Among the lines below, keep only those from the one containing "- Buffers on Ports: 29" through the one containing "## logic make-up", and reproduce them exactly.

---------- Dataset extract

### config.mk
export PLATFORM = sky130hd
export DESIGN_NAME = game_timer
export DESIGN_NICKNAME = d
export VERILOG_FILES = /design/src/rtl/game_timer.sv
export SDC_FILE = /design/constraint.sdc
export NUM_CORES = 1
export LEC_CHECK = 0
export CORE_MARGIN = 2
export CORE_UTILIZATION = 40
export CTS_CLUSTER_DIAMETER = 50
export DETAILED_ROUTE_END_ITERATION = 8
export PLACE_DENSITY_LB_ADDON = 0.05
export SLEW_MARGIN = 40
export SYNTH_ARGS = -nofsm -noshare
export SYNTH_HDL_FRONTEND = slang
export SYNTH_SLANG_ARGS = --single-unit
export TNS_END_PERCENT = 50
### constraint.sdc
create_clock -name clk_100mhz_in -period 2.7 [get_ports clk_100mhz_in]
set_input_delay 0.54 -clock clk_100mhz_in [delete_from_list [all_inputs] [get_ports clk_100mhz_in]]
set_output_delay 0.54 -clock clk_100mhz_in [all_outputs]
set_load 0.02 [all_outputs]
### src/rtl/game_timer.sv
// Game clock: divides clk_100mhz_in down to TICK_HZ and counts seconds up or
// down between 0 and a limit latched at start, with pause, clear and expiry.
module game_timer #(
    parameter int CLK_FREQ_HZ = 100_000_000,
    parameter int TICK_HZ     = 1,
    parameter int WIDTH       = 10
) (
    input  logic             clk_100mhz_in,
    input  logic             rst_in,
    input  logic             start_in,
    input  logic             pause_in,
    input  logic             clear_in,
    input  logic             mode_in,
    input  logic [WIDTH-1:0] max_in,
    output logic [WIDTH-1:0] time_out,
    output logic             tick_out,
    output logic             running_out,
    output logic             done_out,
    output logic             expired_out
);

    // state    | meaning
    // S_IDLE   | cleared or after reset, count 0, waiting for start
    // S_RUN    | prescaler advancing, count moves on each tick
    // S_PAUSED | prescaler and count frozen while pause_in is high
    // S_DONE   | final value reached, count held until start/clear

    localparam int DIV = CLK_FREQ_HZ / TICK_HZ;
    localparam int PW  = (DIV > 2) ? $clog2(DIV) : 1;
    localparam logic [PW-1:0]    PS_LAST = PW'(DIV - 1);
    localparam logic [WIDTH-1:0] ONE     = WIDTH'(1);

    typedef enum logic [1:0] {
        S_IDLE   = 2'd0,
        S_RUN    = 2'd1,
        S_PAUSED = 2'd2,
        S_DONE   = 2'd3
    } state_t;

    state_t           state_q, state_d;
    logic [PW-1:0]    presc_q, presc_d;
    logic [WIDTH-1:0] time_q, time_d;
    logic [WIDTH-1:0] lim_q, lim_d;
    logic             md_q, md_d;
    logic             tick_q, tick_d;
    logic             exp_q, exp_d;

    // Assertion clears everything at once; release is retimed to the clock.
    logic [1:0] rst_sync_q;
    logic       rst_n;

    always_ff @(posedge clk_100mhz_in or negedge rst_in) begin
        if (!rst_in) begin
            rst_sync_q <= 2'b00;
        end else begin
            rst_sync_q <= {rst_sync_q[0], 1'b1};
        end
    end

    assign rst_n = rst_sync_q[1];

    always_ff @(posedge clk_100mhz_in or negedge rst_n) begin
        if (!rst_n) begin
            state_q <= S_IDLE;
            presc_q <= '0;
            time_q  <= '0;
            lim_q   <= '0;
            md_q    <= 1'b0;
            tick_q  <= 1'b0;
            exp_q   <= 1'b0;
        end else begin
            state_q <= state_d;
            presc_q <= presc_d;
            time_q  <= time_d;
            lim_q   <= lim_d;
            md_q    <= md_d;
            tick_q  <= tick_d;
            exp_q   <= exp_d;
        end
    end

    logic step;
    logic last_tick;

    // Resuming from PAUSED advances the prescaler on the resume edge itself.
    assign step = ((state_q == S_RUN) || (state_q == S_PAUSED)) && !pause_in;
    assign last_tick = md_q ? (time_q == ONE) : (time_q == WIDTH'(lim_q - ONE));

    always_comb begin
        state_d = state_q;
        presc_d = presc_q;
        time_d  = time_q;
        lim_d   = lim_q;
        md_d    = md_q;
        tick_d  = 1'b0;
        exp_d   = 1'b0;

        if (clear_in) begin
            state_d = S_IDLE;
            presc_d = '0;
            time_d  = '0;
        end else if (start_in) begin
            lim_d   = max_in;
            md_d    = mode_in;
            presc_d = '0;
            time_d  = mode_in ? max_in : '0;
            if (max_in == '0) begin
                state_d = S_DONE;
                exp_d   = 1'b1;
            end else begin
                state_d = S_RUN;
            end
        end else if ((state_q == S_RUN) && pause_in) begin
            state_d = S_PAUSED;
        end else if (step) begin
            state_d = S_RUN;
            if (presc_q == PS_LAST) begin
                presc_d = '0;
                tick_d  = 1'b1;
                time_d  = md_q ? WIDTH'(time_q - ONE) : WIDTH'(time_q + ONE);
                if (last_tick) begin
                    state_d = S_DONE;
                    exp_d   = 1'b1;
                end
            end else begin
                presc_d = PW'(presc_q + PW'(1));
            end
        end
    end

    assign time_out    = time_q;
    assign tick_out    = tick_q;
    assign expired_out = exp_q;
    assign running_out = (state_q == S_RUN);
    assign done_out    = (state_q == S_DONE);

endmodule
==> results.md <==
- CTS buffer count: 5
- Reg clk slew, reported paths: 110 ps
- Critical Path Start Type: register
- Worst Path Arrival: 2750 ps
- Final standard cell utilization of the core: 0.494
- Endpoint class of the critical path: register
- Initial DRT Pass Iterations: 4
- Final hold violation count: 0
- Path depth of the worst reg2reg path: 7
- Detailed-route via count: 2841
- Sum of overflow across all layers after global routing: 0
- Number of setup buffers added after CTS: 0
- Total negative slack for setup checks: 0 ps
- Initial core utilization: 0.417
- Shortest clock period the worst path allows after layout: 2500 ps
- Combined global-route utilization of all metal layers: 0.201
- Worst-margin pin slew: 547 ps
- RSZ-0062 raised after global routing: false
- FILL cells: 762
- Final setup violation count: 0
- Commonest non-fill, non-tap cell in the layout: sky130_fd_sc_hd__dfrtp_1
- Leakage power of the design: 1.58 nW
- Core footprint: 7810 um^2
- Site row count: 32
- Synth warnings: 0
- Minimum hold slack: 192 ps
- Post-cts hold buffer count: 0
- Total power density per cell area: 474 nW/um^2
- DPL Wire Length: 6.25 mm
- Footprint of the multi-input gates: 1790 um^2
- Register cell area after layout: 1350 um^2
- Final Worst Setup Slack: 198 ps
- Drc violations: 0
- Synthesized area: 3250 um^2
- Relative area change from synthesis to final layout: 18.6%
- CP Class: register to register
- Clock H-tree levels: 2
- Maximum operating frequency: 400 MHz
- Worst setup slack after placement: 251 ps
- Die Y-Extent: 94.2 um
- Most used cells in the layout excluding fill and tap cells: sky130_fd_sc_hd__dfrtp_1, sky130_fd_sc_hd__nor2_1, sky130_fd_sc_hd__nand2_1
- # nets final: 433
- Synth unique cells: 55
- Synthesized netlist cell count: 370
- IR Drop Worst-Case VDD: 0.210 mV
- Max FO, Critical Path: 6
- Avg WL per Cell: 16.2 um
- Number of pins with negative max-slew slack in the final report: 0
- Share of post-route cells with drive strength above 1: 0.114
- Number of global-route vias before repair: 2837
- Total wire length: 8.32 mm
- Ant. Diodes: 0
- Proportion of synthesized flip-flops having asynchronous set or reset: 1.00
- Outcome: finished clean
- CTS sink cnt: 54
- Share of the yosys chip area belonging to registers: 0.415
- Internal reg-to-reg setup slack: 200 ps
- Period Utilization, post-route: 0.927
- Total die area: 8870 um^2
- Antenna violations before repair: 0
- Endpoint required time on the critical path: 2950 ps
- Remaining antenna violation count: 0
- Relative max-transition margin: 0.635
- Seq cells post-synth: 54
- Post-synth EDFFs: 0
- Kind of path behind the tightest hold check: register to async pin
- Final setup skew: 16.2 ps
- Horizontal die dimension: 94.2 um
- Buffers on Ports: 29
- Top flip-flop cell by instance count after synthesis: sky130_fd_sc_hd__dfrtp_1
- 1st-iter DRT viols: 68
- Worst-skew pair later-pin latency: 320 ps
- TritonCTS clock tree: yes
- Avg Synthesized Cell Area: 8.80 um^2
- Global-route wire length before repair: 14.0 mm
- Buffer depth of the longest clock path: 2
- Library cell used as clock root buffer: sky130_fd_sc_hd__clkbuf_8
- Routability congestion estimate from global placement: 0.850
- Vias per std cell: 5.54
- Maximum number of pins on one net before global-route repair: 24
- Max-capacitance violation count: 0
- Total I/O pin count: 30
- Post-CTS resize count: 0
- Number of nets in the synthesized netlist: 393
## logic make-up (layout without fill, tap and decap cells)
family	count (synthesis)	in the layout	share of synthesized area
compound gates	81	81	0.160
xor+xnor	29	29	0.0780
fa+ha+maj	7	7	0.0269
buf+inv	27	68	0.0354
flops	54	54	0.415
mux	12	12	0.0411
other cells	1	1	0.00115
simple gates	159	159	0.242
## layer usage
layer,GRT usage,vias up,wire (um)
met5,0,-,0
met3,0.0289,15,182
li1,-,1388,-
met4,0.0616,0,153
met2,0.354,44,4200
met1,0.255,1394,3790
## power breakdown
part	total, mW	internal, mW	switching, mW
Sequential	0.911	0.846	0.0655
Clock	0.566	0.282	0.285
Combinational	0.353	0.168	0.184
Total	1.83	1.30	0.535
## state kept, by name (all words and copies together) (netlist names)
| name | flops |
|---|---|
| presc_q | 27 |
| lim_q | 10 |
| time_out | 10 |
| rst_sync_q | 2 |
| state_q | 2 |
| expired_out | 1 |
| md_q | 1 |
| tick_out | 1 |
## cell type report
| cell class | instances | area share |
|---|---|---|
| clock inverter | 3 | 0.0123 |
| timing repair buffer | 47 | 0.110 |
| sequential | 54 | 0.351 |
| clock buffer | 5 | 0.0178 |
| multi-input combinational | 289 | 0.463 |
| inverter | 13 | 0.0126 |
| tap | 102 | 0.0331 |
## worst max-delay path, cell delays in order (launching register included)
cell and delay (ps):
sky130_fd_sc_hd__dfrtp_1 460, sky130_fd_sc_hd__nor4b_1 350, sky130_fd_sc_hd__nand4b_1 120, sky130_fd_sc_hd__or4_1 690
sky130_fd_sc_hd__nor3_4 270, sky130_fd_sc_hd__nor2_2 110, sky130_fd_sc_hd__or3_1 370, sky130_fd_sc_hd__o21ai_2 60
## stage by stage
step / cells / power (mW) / cell area [um^2]
floorplan: 370 / 1.14 / 3250
global placement: 505 / 1.28 / 3740
detailed placement: 505 / 1.28 / 3740
CTS: 513 / 1.85 / 3860
global route: 513 / 1.93 / 3860
finish: 513 / 1.83 / 3860
## synthesized netlist by cell type (2+ instances only)
cell | count | area share
sky130_fd_sc_hd__buf_2 | 2 | 0.0031
sky130_fd_sc_hd__nand4b_1 | 3 | 0.0081
sky130_fd_sc_hd__o21ai_0 | 23 | 0.035
sky130_fd_sc_hd__a22o_1 | 2 | 0.0054
sky130_fd_sc_hd__nor4b_1 | 2 | 0.0054
sky130_fd_sc_hd__xor2_1 | 15 | 0.040
sky130_fd_sc_hd__xnor2_1 | 14 | 0.038
sky130_fd_sc_hd__nor2_1 | 44 | 0.051
sky130_fd_sc_hd__o31ai_1 | 7 | 0.016
sky130_fd_sc_hd__nor4_1 | 7 | 0.013
sky130_fd_sc_hd__or3_1 | 5 | 0.0096
sky130_fd_sc_hd__nand2_1 | 41 | 0.047
sky130_fd_sc_hd__nand2b_1 | 4 | 0.0077
sky130_fd_sc_hd__ha_1 | 7 | 0.027
sky130_fd_sc_hd__a31oi_1 | 7 | 0.013
sky130_fd_sc_hd__a21o_1 | 3 | 0.0069
sky130_fd_sc_hd__nor3b_1 | 3 | 0.0069
sky130_fd_sc_hd__and3_1 | 2 | 0.0038
sky130_fd_sc_hd__and2_1 | 2 | 0.0038
sky130_fd_sc_hd__or2_2 | 3 | 0.0058
sky130_fd_sc_hd__nand3_1 | 15 | 0.023
sky130_fd_sc_hd__o21a_1 | 2 | 0.0046
sky130_fd_sc_hd__nor3_1 | 11 | 0.017
sky130_fd_sc_hd__nor2b_1 | 2 | 0.0038
sky130_fd_sc_hd__nand3b_1 | 4 | 0.0092
sky130_fd_sc_hd__mux2_2 | 11 | 0.038
sky130_fd_sc_hd__nand4_1 | 4 | 0.0077
sky130_fd_sc_hd__inv_1 | 13 | 0.015
sky130_fd_sc_hd__or4_1 | 3 | 0.0069
sky130_fd_sc_hd__a41oi_1 | 2 | 0.0054
sky130_fd_sc_hd__a21oi_1 | 22 | 0.034
sky130_fd_sc_hd__clkbuf_1 | 9 | 0.010
sky130_fd_sc_hd__dfrtp_1 | 54 | 0.42
## final timing paths
path | to | start
max reg2reg | time_out[1] | presc_q[8]
min | state_q[0] | rst_sync_q[1]
max in group asynchronous | time_out[6] | rst_sync_q[1]
max | time_out[1] | presc_q[8]
min in group clk_100mhz_in | rst_sync_q[1] | rst_sync_q[0]
min reg2reg | state_q[0] | rst_sync_q[1]
Power figures use the tool's default switching activity.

--------------------

• _Answer area_:
- Buffers on Ports: 29
- Top flip-flop cell by instance count after synthesis: sky130_fd_sc_hd__dfrtp_1
- 1st-iter DRT viols: 68
- Worst-skew pair later-pin latency: 320 ps
- TritonCTS clock tree: yes
- Avg Synthesized Cell Area: 8.80 um^2
- Global-route wire length before repair: 14.0 mm
- Buffer depth of the longest clock path: 2
- Library cell used as clock root buffer: sky130_fd_sc_hd__clkbuf_8
- Routability congestion estimate from global placement: 0.850
- Vias per std cell: 5.54
- Maximum number of pins on one net before global-route repair: 24
- Max-capacitance violation count: 0
- Total I/O pin count: 30
- Post-CTS resize count: 0
- Number of nets in the synthesized netlist: 393
## logic make-up (layout without fill, tap and decap cells)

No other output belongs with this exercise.